Technology doesn’t take the place of substance. Youtube and real time polling are not substitutes for thoughtful, provocative questioning.

Can it really be that Rick Perry, in this third debate in which he has appeared, was not pushed, after all the heat being thrown out on Social Security, on how specifically how he would reform it?

Can it be, as health care expert after health care expert has laid out the long list of failures of Romneycare in Massachusetts, and its unquestionable similarities to Obamacare, that Mitt Romney was not grilled thoroughly on this and called on his sidestepping and denials?

Can it be that, on a day where the stock market in our country dropped 3 ½ percent and in China 5 percent, that candidates were not asked what they think is wrong with the global economy?

Can it be that, when many experts agree that government meddling in housing and mortgages – particularly through mortgage giants Fannie Mae and Freddie Mac – was central to the recent financial collapse, there has not been a single question on why Fannie and Freddie are still standing, propped up by government, and untouched?

Why, when everyone knows that Rick Santorum is a social conservative, would the question on Don’t Ask Don’t Tell policy in the military be directed to him? His answer was a surprise to no one. Why wasn’t Romney the one questioned on this?

Why, instead of time being wasted with stupid questions like “Who on this stage would you choose as your vice president?” would the question not be asked “Who is your favorite justice on the Supreme Court”?

Both Romney and Michele Bachmann have said they will repeal Obamacare on day one.

Wouldn’t you think someone would ask what happens on day two? What would they do with our health care system, which clearly has problems?

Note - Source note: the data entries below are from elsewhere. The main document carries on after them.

--- flow/design.v ---
module Special_Bus
(
    input logic X_SB,
    input logic [7:0] X_Index_Register_Out,
    input logic Y_SB,
    input logic [7:0] Y_Index_Register_Out,
    input logic S_SB,
    input logic [7:0] Stack_Pointer_Register_Out,
    input logic AC_SB,
    input logic [7:0] Accumulator_Out,
    input logic ADD_SB_0_6,
    input logic ADD_SB_7,
    input logic [7:0] Adder_Hold_Register_Out,
    output logic [7:0] SB
);
    always_comb begin
        if(X_SB == 1'b1) begin
            SB = X_Index_Register_Out;
        end else if(Y_SB == 1'b1) begin
            SB = Y_Index_Register_Out;
        end else if(S_SB == 1'b1) begin
            SB = Stack_Pointer_Register_Out;
        end else if(AC_SB == 1'b1) begin
            SB = Accumulator_Out;
        end else if(ADD_SB_0_6 == 1'b1) begin  
            SB = {1'b0,Adder_Hold_Register_Out[6:0]};
        end else if(ADD_SB_7 == 1'b1) begin   
            SB = {Adder_Hold_Register_Out[7],7'b0000000};
        end else begin
            SB = 8'b00000000;
        end
    end
endmodule
--- flow/run.sh ---
#!/bin/bash
# OpenROAD 26Q1-2900-gdf79404cd8, Yosys 0.63+post, stock flow scripts
make -C /OpenROAD-flow-scripts/flow DESIGN_CONFIG=/design/flow/config.mk WORK_HOME=/design/flow/orfs finish
--- flow/config.mk ---
export PLATFORM = sky130hd
export DESIGN_NAME = Special_Bus
export DESIGN_NICKNAME = Special_Bus
export VERILOG_FILES = /design/flow/design.v
export SDC_FILE = /design/flow/constraint.sdc
export NUM_CORES = 4
export LEC_CHECK = 1
export CORE_AREA = 10 10 70 70
export DIE_AREA = 0 0 80 80
--- flow/constraint.sdc ---
current_design Special_Bus

set clk_period 1.6
set clk_io_pct 0.2

create_clock -name clk0 -period $clk_period

set non_clock_inputs [all_inputs -no_clocks]
set_input_delay [expr $clk_period * $clk_io_pct] -clock clk0 $non_clock_inputs
set_output_delay [expr $clk_period * $clk_io_pct] -clock clk0 [all_outputs]
==> flow_metrics.tcl <==
# collected from the flow reports
set metrics [dict create \
    p_sw_w 0.0000760 \
    power.switching_fraction 0.321 \
    firstDrtPassIters 3 \
    top_logic_kind "simple AND/OR/NAND/NOR gates" \
    grt_max_degree 11 \
    final_hold_viol_count 0 \
    grt_util_overall 0.0693 \
    timing.critical_path.buf_inv 2 \
    final_common_cell "sky130_fd_sc_hd__clkdlybuf4s50_1" \
    floorplan_core_density 0.0923 \
    grt.overflow.total 0 \
    synth.cellmix.adderShare 0 \
    antenna_found_initial 0 \
    startpoint_class_of_the_critical_path "input pin" \
    yosys-stat-cells 49 \
    netlist_instances 49 \
    synth.cell_area_um2 315 \
    multi_input_comb_area_um2 358 \
    ys_sh_xor 0 \
    critical_path.max_fanout 6 \
    initialDrtViolationCount 15 \
    floorplan.rows 21 \
    critical_path_required_ps 1280 \
    critical_path.endpoint_type "output pin" \
    vias 636 \
    irDropWorstVdd_uv 75.4 \
    yosysChipArea_um2 315 \
    vias_in_the_first_global_route 676 \
    flop_area_um2 0 \
    critical-path-max-stage-delay_ps 390 \
    internal_pwr_total_w 0.000161 \
    residual_antenna_violating_net_count_after_detailed_routing 0 \
    period_minus_slack_ps 1530 \
    yosys.area.top_type "sky130_fd_sc_hd__a41oi_1" \
    areaGrowthSynthToFinish_pct 222 \
    power_dens_cells_mw_per_mm2 234 \
    power.total_w 0.000237 \
    run_status "finished clean" \
    slew_headroom 0.851 \
    synthSimpleGateAreaFrac 0.508 \
    drt_drc_violations_left 0 \
    dieArea_mm2 0.00640 \
    synth_sequential_area_ratio 0 \
    final_core_utilization 0.297 \
    worst_hold_slack_ps 1110 \
    top_cell_family_by_delay_on_the_critical_path "simple AND/OR/NAND/NOR gates" \
    finalWirelength_mm 2.36 \
    io-pin-count 54 \
    place_ws_ps -665 \
    area_leaders "sky130_fd_sc_hd__a41oi_1, sky130_fd_sc_hd__nand3b_1, sky130_fd_sc_hd__nand2_1" \
    path_cells "clkdlybuf4s15_2, or3b_4, o21ai_1, a41oi_1, buf_2" \
    port_buffers 54 \
    placeableCoreArea_mm2 0.00342 \
    fp.dieW_um 80 \
    drv_cap 0 \
    p_comb_frac 1.000 \
    final_layout_size_suffix_gt1_frac 0.313 \
    die_h_um 80 \
    slew_violations 0 \
    seq_power_share 0 \
    min-delay-path-class "input pin to output pin" \
    cts_setup_buffers 0 \
    rsz0062_at_grt "no" \
    synthMuxAreaShare 0 \
    detailed_place_hpwl_mm 2.02 \
    final.setup.tns_ps 0 \
    critical_path.slowest_cell "sky130_fd_sc_hd__or3b_4" \
    antenna_cells 0 \
    warnings 32 \
    worst-setup-path-type "input pin to output pin" \
    top_cell_area_share 0.194 \
    setup_viol 0 \
    routabilityCongestion 0.820 \
    worst_pin_slew_ps 222 \
    compound_cell_area_share_of_the_yosys_netlist 0.429 \
    layout.clock_buffers 0 \
    p_leak_nw 0.395 \
    period_used_share 0.957 \
    synth.yosys.warnings 1 \
    postCtsHoldBufs 0 \
    final.fill_count 376 \
    route.detailed.wl_per_inst_um 14.9 \
    setup_slack_ps 68.0 \
    layout.cells.most_common_list "sky130_fd_sc_hd__clkdlybuf4s50_1, sky130_fd_sc_hd__nand2_1, sky130_fd_sc_hd__buf_2" \
    seq_cells 0 \
    syn_avg_cell_area_um2 6.43 \
    clock_power_share 0 \
    grt_first_pass_wirelength_mm 3.57 \
    yosys.cell_types.count 17 \
    fmaxAchievable_mhz 653 \
    cp.arrival_ps 1210 \
    via_cell_ratio 4.03 \
]
-- per-layer routing --
metal,track usage,part of all wire,vias to the layer above
met1,0.102,0.50,273
met4,0,0,0
li1,-,-,326
met5,0,0,-
met2,0.0947,0.37,37
met3,0.0318,0.12,0
-- cell usage after synthesis (all sizes together) --
master    n
or3b      1
nand2b    1
a21oi     1
o2bb2ai   1
a32oi     1
inv       1
o22ai     6
nor2      2
o41ai     1
nand2    14
nand3b    8
o21ai     1
buf       2
a41oi     7
nor3b     1
nor2b     1
-- kinds of logic (layout without fill, tap and decap cells) --
logic type             count (synthesis)  in the layout
and+or+nand+nor                       28             28
buffers and inverters                  3             66
AOI/OAI and AO/OA                     18             18
-- final timing paths --
check	startpoint	end	slack, ps	cells after the start
worst min-delay path	Accumulator_Out[7]	SB[7]	1110	4
worst max-delay path	Y_SB	SB[6]	70	5
-- through the flow --
step | instances | cell area, µm²
finish | 158 | 1010
global route | 158 | 1010
CTS | 159 | 981
detailed placement | 159 | 1000
global placement | 159 | 1000
floorplan | 49 | 315
-- layout make-up --
class	count	area share
Timing Repair Buffer	65	0.587
Inverter	1	0.00370
Tap cell	46	0.0567
Multi-Input combinational cell	46	0.353
-- power groups by stage --
stage                 clock, W  sequential, W  combinational (W)
after global routing         0              0           0.000258
final                        0              0           0.000237
after CTS                    0              0           0.000233
-- what timing repair did --
item                                   in CTS  in global routing
pin swaps                                   2                  4
endpoints found under the hold margin       0                  0
setup endpoints to repair                   8                  8
gates resized                              47                 12
Power is estimated from default activity; no workload was simulated.
**flow/config.mk**
```make
export PLATFORM = sky130hd
export DESIGN_NAME = Data_Bus
export DESIGN_NICKNAME = Data_Bus
export VERILOG_FILES = /design/flow/design.v
export SDC_FILE = /design/flow/constraint.sdc
export NUM_CORES = 4
export LEC_CHECK = 1
export CORE_AREA = 10 10 70 70
export DIE_AREA = 0 0 80 80
```
**flow/constraint.sdc**
```tcl
current_design Data_Bus

set clk_period 2.1
set clk_io_pct 0.2

create_clock -name clk0 -period $clk_period

set non_clock_inputs [all_inputs -no_clocks]
set_input_delay [expr $clk_period * $clk_io_pct] -clock clk0 $non_clock_inputs
set_output_delay [expr $clk_period * $clk_io_pct] -clock clk0 [all_outputs]
```
**flow/design.v**
```verilog
module Data_Bus
(
    input logic P_DB,
    input logic [7:0] Processor_Status_Register_Out,
    input logic SB_DB,
    input logic [7:0] Special_Bus_Out,
    input logic PCH_DB,
    input logic [7:0] Program_Counter_High_Register_Out,
    input logic PCL_DB,
    input logic [7:0] Program_Counter_Low_Register_Out,
    input logic DL_DB,
    input logic [7:0] Input_Data_Latch_Out,
    input logic AC_DB,
    input logic [7:0] Accumulator_Out,
    output logic [7:0] DB
);
    always_comb begin
        if(P_DB == 1'b1) begin
            DB = Processor_Status_Register_Out;
        end else if(SB_DB == 1'b1) begin
            DB = Special_Bus_Out;
        end else if(PCH_DB == 1'b1) begin
            DB = Program_Counter_High_Register_Out;
        end else if(PCL_DB == 1'b1) begin
            DB = Processor_Status_Register_Out;
        end else if(DL_DB == 1'b1) begin
            DB = Input_Data_Latch_Out;
        end else if(AC_DB == 1'b1) begin
            DB = Accumulator_Out;
        end else begin
            DB = 8'b00000000;
        end
    end
endmodule
```
**flow/run.sh**
```bash
#!/bin/bash
# OpenROAD 26Q1-2900-gdf79404cd8, Yosys 0.63+post, stock flow scripts
make -C /OpenROAD-flow-scripts/flow DESIGN_CONFIG=/design/flow/config.mk WORK_HOME=/design/flow/orfs finish
```
==> flow_summary.yaml <==
# physical design summary
drt:
  wl_per_cell_um: 16.7
  vias: 740
  vias_per_cell: 4.54
  postRouteAntennaNets: 0
  drc: 0
  drtPass1Iterations: 4
  wl_um: 2720
  n_antenna_cell: 0
  first_iter_violations: 16
layout:
  n_fill_cell: 347
  clkbuf_count: 0
  fin_util_pct: 36.1
  syn_to_final_growth_pct: 179
  layout-drive-gt1-share_pct: 32.5
  regArea_um2: 0
  ff_count: 0
critical_path:
  worstPathCellList: "clkdlybuf4s50_1, nor2b_4, a221oi_4, o22ai_1, dlygate4sd2_1"
  crit_required_ps: 1680
  cp_max_fo: 1
  cp_slowest_stage_delay_ps: 400
  cpLargestDelayFamily: "buffers and inverters"
  end_kind: "output port"
  cp_slowest_cell: "clkdlybuf4s50_1"
  crit_arrival_ps: 1650
  crit_type: "in2out"
  start_kind: "primary input"
  path_buffers: 2
power:
  pwr_density_cell_nw_per_um2: 194
  p_leak_nw: 0.455
  vdd_ir_drop_max_uv: 83.9
timing:
  finalCritPeriodShare_pct: 98.5
  slew_violations: 0
  post-route-min-period_ps: 2070
  hold_viol: 0
  grt_setup_unrepaired: "false"
  setup_violations: 0
  worstMarginPinSlew_ps: 276
  fmaxAchievable_mhz: 484
  whs_ps: 1540
  tns_ps: 0
  slew_headroom_pct: 81.6
grt:
  grt_pass1_vias: 789
  antenna_found_initial: 0
  grt-ovfl-total: 0
  grt_pass1_wl_um: 3970
  grt_usage_pct: 7.64
  grt_max_degree: 17
synthesis:
  adder_share_pct: 0
  netlist_area_um2: 442
  ys_seq_share_pct: 0
  synth_chip_area_um2: 442
  xor_share_pct: 0
  synth_cell_types: 10
  ys_sh_mux_pct: 0
  synthTopLogicFamily: "AND-OR/OR-AND gates"
  synthCells: 52
  topCellsByArea: "a221oi_2 (27%), a221oi_1 (16%), o221ai_1 (16%), nor2b_1 (14%), o22ai_1 (11%)"
  top_area_cell: "a221oi_2"
  ys_cells: 52
  yosysWarnings: 1
  top_area_share_pct: 27.2
  synth-simple-area-share_pct: 19.5
  syn_avg_cell_area_um2: 8.49
  aoi_share_pct: 70.3
place:
  hpwl_um: 2270
  port_buffers: 54
  gp_congestion: 0.783
flow_run:
  openroad.warnings: 41
  max_cap_violations: 0
hold_path:
  hold_path.class: "in2out"
floorplanning:
  fp_util_pct: 12.9
  rows: 21
  die_area_um2: 6400
  die_w_um: 80
  die_h_um: 80
  ios: 62
  coreArea_um2: 3420
cts:
  cts_hold_buf: 0
run_status:
  outcome: "complete, no violations"
Yosys cell counts:
| library cell | number |
|---|---|
| buf_6 | 2 |
| o221ai_1 | 8 |
| buf_2 | 3 |
| nor2_2 | 1 |
| nor2b_1 | 10 |
| a221oi_2 | 8 |
| inv_1 | 2 |
| o22ai_1 | 8 |
| a221oi_1 | 8 |
| nor2b_2 | 2 |
timing repair:
| item | CTS | global route |
|---|---|---|
| endpoints found under the setup margin | 8 | 8 |
| setup buffers | 5 | 0 |
| resized | 25 | 13 |
| pin swaps | 9 | 5 |
kinds of logic after synthesis:
group,count (synthesis)
buffers and inverters,7
AND/OR/NAND/NOR,13
AND-OR/OR-AND,32
worst paths after layout:
path	start	end	slack, ps	cells past startpoint
min	SB_DB	DB[2]	1540	4
max	Accumulator_Out[5]	DB[5]	30	5
per-layer routing:
layer	GRT usage, %	vias up	share of wire, %
li1	-	370	-
met1	10.4	338	45
met2	12.0	32	44
met3	2.61	0	11
met4	0	0	0
met5	0	-	0
power by group:
group          switching (mW)  internal, mW
Clock                       0             0
Sequential                  0             0
Combinational          0.0889         0.151
placed cells by master, fill, tap and decap left out:
master,netlist,final
o221ai_1,8,8
dlymetal6s2s_1,0,1
a221oi_4,0,4
buf_6,2,4
inv_2,0,1
clkdlybuf4s15_1,0,1
nor2_2,1,1
a221oi_2,8,12
inv_1,2,1
buf_4,0,12
nor2b_4,0,3
clkbuf_2,0,1
dlygate4sd2_1,0,11
nor2b_1,10,9
clkdlybuf4s50_1,0,40
o22ai_1,8,8
final cells by class:
cell class | count | area [um2] | area share [%]
Multi-Input combinational cell | 45 | 509 | 41.3
Timing Repair Buffer | 70 | 659 | 53.4
Inverter | 2 | 7.51 | 0.609
Tap cell | 46 | 57.6 | 4.67
metrics by stage:
step	std cells	power (mW)	worst slack, ps	area (um2)
6_report	163	0.240	32.3	1230
5_1_grt	163	0.257	4.13	1230
4_1_cts	164	0.225	-15.3	1170
3_5_place_dp	159	0.218	-427	1090
3_3_place_gp	159	0.216	-412	1090
2_1_floorplan	52	0.0648	680	442
tightest hold or removal path: stages:
cell	delay, ps
clkdlybuf4s15_1	270
a221oi_2	90
o22ai_1	110
dlygate4sd2_1	230
Power is estimated from default activity; no workload was simulated.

With all the focus on Social Security, policy experts generally agree that the problems of Medicare are much bigger and more complex.

Yet, there has not been a single question about Medicare and what, if anything, should be done to reform it.

But perhaps even more fundamentally, the cable sponsors of these events have failed grotesquely to bring out the fault lines that divide these Republican candidates and the Republican Party.

Where are these candidates on Roe v Wade and the role of law in protecting unborn lives?

Where are these candidates on preservation on the integrity of traditional marriage?

With all the talk about states’ rights, why are there no questions about the appropriateness of a federal court overturning a popular vote in the state of California – Proposition 8 – to preserve the traditional definition of marriage in their state?

Or the denial of the District of Columbia government to even allow a vote of its residents on this issue before declaring same sex marriage legal?

Does the collapse of the traditional family in America – something undeniably happening as we rapidly approach almost half our children being born to unwed mothers – even matter? Should not these candidates be forced to weigh in on this?

Allowing this to become an exclusively technocratic discussion about the economy – like we’re all laboratory mice in a box with politicians pushing the buttons – obfuscates key differences between these Republican candidates and the two parties.

It is a symptom of the big problems of our country that we appear incapable of having presidential debates with serious questions.